On Tuesday, Nov. 3, I paid as little attention to the election as possible, knowing that more Republicans than Democrats would vote in person, that there would be a "red mirage," and it would feel like 2016 all over again. If I watched, I would go to bed with a heavy sense of dread and foreboding.
So, I refused to pay attention and ignored it all, until the next morning, when I peeked at the results as reported in the Times.
And for the next four days, until Pennsylvania called it for Biden, I was hooked. I kept a steady vigil of watching the incremental changes in fractions of percentages of votes in the battleground states of Arizona, Nevada, Georgia, and Pennsylvania.

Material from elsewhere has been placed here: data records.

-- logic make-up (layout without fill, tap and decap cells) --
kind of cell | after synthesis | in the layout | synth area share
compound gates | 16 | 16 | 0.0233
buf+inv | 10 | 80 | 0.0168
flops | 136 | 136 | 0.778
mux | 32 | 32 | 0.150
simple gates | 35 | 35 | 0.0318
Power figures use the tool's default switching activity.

When Biden won, those for whom it signified a renewal of hope for the soul of the nation and the survival of the planet were elated.
I felt enormous relief, and a joy that seemed to bubble up from out of some dusty old bin where it had been safely stored. My threadbare joy, smelling faintly like mothballs.
Of course, I didn't literally expect Covid to lift like a fog, just because Biden won the election.
Or maybe I did.
For a few glorious days, everything seemed brand-spanking new.
Until it gradually sank into consciousness that I would have to wait until January 20 for Biden and Harris to be sworn in before they could actually take office.
And though I wasn't among those fretting that Trump would succeed in his bid to overturn the election results, I have never suffered gladly at any time in my life what I refer to as the nothing between somethings.
In 10 weeks, there will be something, but for now: nothing. And that nothing has come at the worst possible time.
I have never been patient with the nothing, but this is the worst one yet.
In Wisconsin, as elsewhere, the number of hospitalizations and deaths due to Covid are so alarmingly high, there is talk of hospitals having to triage healthcare for everyone. People who feel sick enough to go to the hospital may have no choice but to stay home.
The nothing gives space to denial, and to the yawning gaps in understanding and consideration. It gives space to misplaced anger. Space for disinformation and lies, in place of anything substantive and real.
A negative response, unresponsiveness, absence of responsibility.
The know-nothing, knuckle-headed, nonsensical nothingness of nothing.
Watching Covid numbers is the opposite of election results slowly reversing course over a few days.
Nothing opens up to a microscopic thing that steals our breath and sets people against each other, like a parasite of the brain.
There is no number too great to fill the vast open space of nothing.
Hospitals fill up, morgues fill up, days get shorter, nights grow longer; as we wait for something to begin.